Does anyone have any suggestions for layout or for a formula that can do part of these functions? I appreciate any advice or suggestion on what else I can use!
I have created a test sheet, and was accruing based on these conditions for the first and started on the second set of rules (for years 3+).
However when I accrue to the max of 72 hours on the first policy, it no longer accrues correctly if they used vacation and fall under the 72 hours cap again.
I know this is a overcomplicated policy, but that is what the company wants and they will not budge.... Any help or advice is appreciated. I know my sheet isn't great.. but I'm trying options.
Below is the equation I used for the 90 day:
=IF(F2<TODAY()-90, F2+90, "90 Day Period")
Then to get the first day of the month after I used:
=IF(G2="90 Day Period","N/A",DATE(YEAR(G2),MONTH(G2)+1,1))
I tried using for the accrual of the first rule (but it has issues...):
=IF(N2="N/A","N/A",IF(N2<=36,MIN(72,((N2*4)-P2),72),(72-P2)))
For second rule:
=IF(AND(N2>36,N2<=72),MIN(122.4,((N2-36)*6.8)+Q2-S2),0)
Let
column A EmpName
column B EntryDate
Column C DaysSpent for the current month
Column D capped Accruel buffer at end of month
repeat Columns C and D month after month
example
01-Sep-2013 01-Oct-2013
EmpName EntryDate spent buffer spent buffer ... etc ...
.-------.-----------.-----------.------.-----------.------.
me 01-Jan-2010 0 12 0 18.8
you 01-Jun-2013 0 4 0 4
In order not to get spaghetti formulas I recommend to create some user defined functions in VBA, like
Function GetCap(EntryDate, ThisDate) As Single
Function GetMonthly(EntryDate, ThisDate) As Single
By experience it's easier to debug/maintain 2-3 nested If's or Select Case's in VBA than 92 character long formulas with no blanks, no comments etc. in the sheet. Should the business logic change, there's one code block to review - instead of dozens/hundreds of formula in a sheet that has grown for 3x12 months x 50 users.

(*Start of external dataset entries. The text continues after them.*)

==> config.mk <==
export PLATFORM = sky130hd
export DESIGN_NAME = vtab_queue
export DESIGN_NICKNAME = d
export VERILOG_FILES = /design/src/hw/rtl/vtab_pkg.sv /design/src/hw/rtl/vtab_queue.sv
export SDC_FILE = /design/constraint.sdc
export NUM_CORES = 1
export LEC_CHECK = 0
export ABC_AREA = 1
export BUFFER_PORTS_ARGS = -buffer_cell sky130_fd_sc_hd__buf_4
export CELL_PAD_IN_SITES_DETAIL_PLACEMENT = 2
export CELL_PAD_IN_SITES_GLOBAL_PLACEMENT = 2
export CORE_ASPECT_RATIO = 0.5
export CORE_MARGIN = 3
export CORE_UTILIZATION = 38
export CTS_CLUSTER_DIAMETER = 120
export CTS_CLUSTER_SIZE = 24
export DETAILED_ROUTE_END_ITERATION = 7
export HOLD_SLACK_MARGIN = 0.02
export PLACE_DENSITY = 0.86
export RECOVER_POWER = 50
export SYNTH_ARGS = -nofsm -noshare
export SYNTH_HDL_FRONTEND = slang
export SYNTH_SLANG_ARGS = --single-unit
==> constraint.sdc <==
create_clock -name i_clk -period 3.35 [get_ports i_clk]
set_input_delay 0.67 -clock i_clk [delete_from_list [all_inputs] [get_ports i_clk]]
set_output_delay 0.67 -clock i_clk [all_outputs]
set_load 0.05 [all_outputs]
==> src/hw/rtl/vtab_pkg.sv <==
// shared types, codes and defaults for the vertex-triangle adjacency builder
package vtab_pkg;

    // fixed field widths
    localparam int VTX_W  = 10;
    localparam int IDX_W  = 12;
    localparam int DATA_W = 12;
    localparam int OP_W   = 3;
    localparam int ST_W   = 3;
    localparam int VCNT_W = 11;

    // default sizes
    localparam int MAX_VERTICES_DEF  = 1024;
    localparam int MAX_TRIANGLES_DEF = 1024;

    localparam logic [VCNT_W-1:0] VCNT_RESET = 11'd1024;

    // opcodes
    localparam logic [OP_W-1:0] OP_ADD     = 3'd0;
    localparam logic [OP_W-1:0] OP_BUILD   = 3'd1;
    localparam logic [OP_W-1:0] OP_RD_OFF  = 3'd2;
    localparam logic [OP_W-1:0] OP_RD_LIST = 3'd3;
    localparam logic [OP_W-1:0] OP_CLEAR   = 3'd4;

    // status codes
    localparam logic [ST_W-1:0] ST_OK        = 3'd0;
    localparam logic [ST_W-1:0] ST_VERTEX    = 3'd1;
    localparam logic [ST_W-1:0] ST_FULL      = 3'd2;
    localparam logic [ST_W-1:0] ST_INDEX     = 3'd3;
    localparam logic [ST_W-1:0] ST_NOT_BUILT = 3'd4;

    // classified command passed from front to back
    typedef struct packed {
        logic [OP_W-1:0]    op;
        logic               bad_vtx;
        logic               bad_idx;
        logic [3*VTX_W-1:0] corners;  // {c, b, a}
        logic [IDX_W-1:0]   idx;
    } t_cmd;

endpackage

==> src/hw/rtl/vtab_queue.sv <==
// two-entry command queue between front and back
module vtab_queue (
    input  logic           i_clk,
    input  logic           i_rst_n,
    input  logic           i_push,
    input  vtab_pkg::t_cmd i_cmd,
    output logic           o_full,
    input  logic           i_pop,
    output vtab_pkg::t_cmd o_cmd,
    output logic           o_valid
);

    vtab_pkg::t_cmd r_mem [2];
    logic           r_wp;
    logic           r_rp;
    logic [1:0]     r_cnt;

    assign o_full  = (r_cnt == 2'd2);
    assign o_valid = (r_cnt != 2'd0);
    assign o_cmd   = r_mem[r_rp];

    // pointers and fill count
    always_ff @(posedge i_clk) begin
        if (!i_rst_n) begin
            r_wp  <= 1'b0;
            r_rp  <= 1'b0;
            r_cnt <= 2'd0;
        end else begin
            if (i_push) r_wp <= ~r_wp;
            if (i_pop)  r_rp <= ~r_rp;
            r_cnt <= r_cnt + 2'(i_push) - 2'(i_pop);
        end
    end

    // entry storage
    always_ff @(posedge i_clk) begin
        if (i_push) r_mem[r_wp] <= i_cmd;
    end

endmodule

**Word-level counts from Yosys, hierarchy flattened**

Memory sizes are Yosys's and may differ from the RTL's. A register that Yosys moved wholly into a read port is not among the register bits.
Cells that the tools add are included.

- Add/subtract/negate cells: 2
- Multipliers: 0
- Div/mod/pow operators: 0
- Order comparisons: 0
- Equality and inequality tests: 1
- Shift operators: 0
- Mux-type cells: 4
- Bitwise operators: 2
- Reductions and logical operators: 1

Operators by type and width:

| operator | count |
|---|---|
| two-way mux 1 bit | 4 |
| adder 2 x 1 -> 2 bit | 1 |
| == test 2 bit, second input constant | 1 |
| inverter 1 bit | 2 |
| nonzero test 2 bit | 1 |
| subtractor 2 x 1 -> 2 bit | 1 |

- Flip-flop bits (word level): 4
- Bits in latches: 0
- Bits in writable memories: 94
- ROM bits: 0
- Output and inout port bits: 49
- Memories: 1

Memories:

| name | words | width | read ports | clocked after Yosys merged registers in | write ports | line | text |
|---|---|---|---|---|---|---|---|
| r_mem | 2 | 47 | 1 | 1 | 1 | vtab_queue.sv:13 | `vtab_pkg::t_cmd r_mem [2];` |

**Logic depth before layout (Yosys ltp)**

Gate-level depths: netlist of the first run.

- Word-level depth: 3
- Mapped depth: 9

**Worst setup path before layout of the first run**

No wires, ideal clock.

- Path kind: input to register
- Start point: input port i_push
- End point: memory r_mem[0][0] (netlist name) (enable)
- Data arrival time: 2685 ps
- Data required time: 2897 ps
- Slack: 212 ps
- Stages on the path: 2
- Buffers on the path: 0
- Cell sequence: inv_1 nor2_1

- Longest elaborated chain between the ends: 2

Ends and longest elaborated chain:

| element | line | text |
|---|---|---|
| start: declaration | vtab_queue.sv:5 | `input logic i_push,` |
| two-way mux 1 bit | vtab_queue.sv:37 | `if (i_push) r_mem[r_wp] <= i_cmd;` |
| two-way mux 1 bit (implied by the code) | vtab_queue.sv:37 |  |
| end: declaration | vtab_queue.sv:13 |  |

No other way between the ends.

The above functions may want the help of e.g.
Function EndOfMonth(MyDate) as Date
Function BeginOfNextMonth(MyDate) as Date
so that in the sheet you just
manually enter hours spent month after month
calculate new buffer as = MIN([oldbuffer] - [Spent] + GetMonthly(...), GetCap(...))
carefully use relative/absolute addressing to make the formula "copyable" across columns/rows, e.g.
row-absolute on ThisDate got from the header when copying downwards
column-absolute on EntryDate for each Emp when copying rightwards
You can of course use =GetCap(...) and =GetMonthly(...) directly in cells of your sheet to display intermediate results and for debugging purposes.
Be carefull when you compare dates
Tips:
3 years later is not always 365x3 days later
check what the VBA DateSerial() functions does for months > 12 and months < 0
the end of next month always is the first days of 2 months ahead minus 1 ... even in February of a leap year ggg
and post more questions if you get stuck on these functions.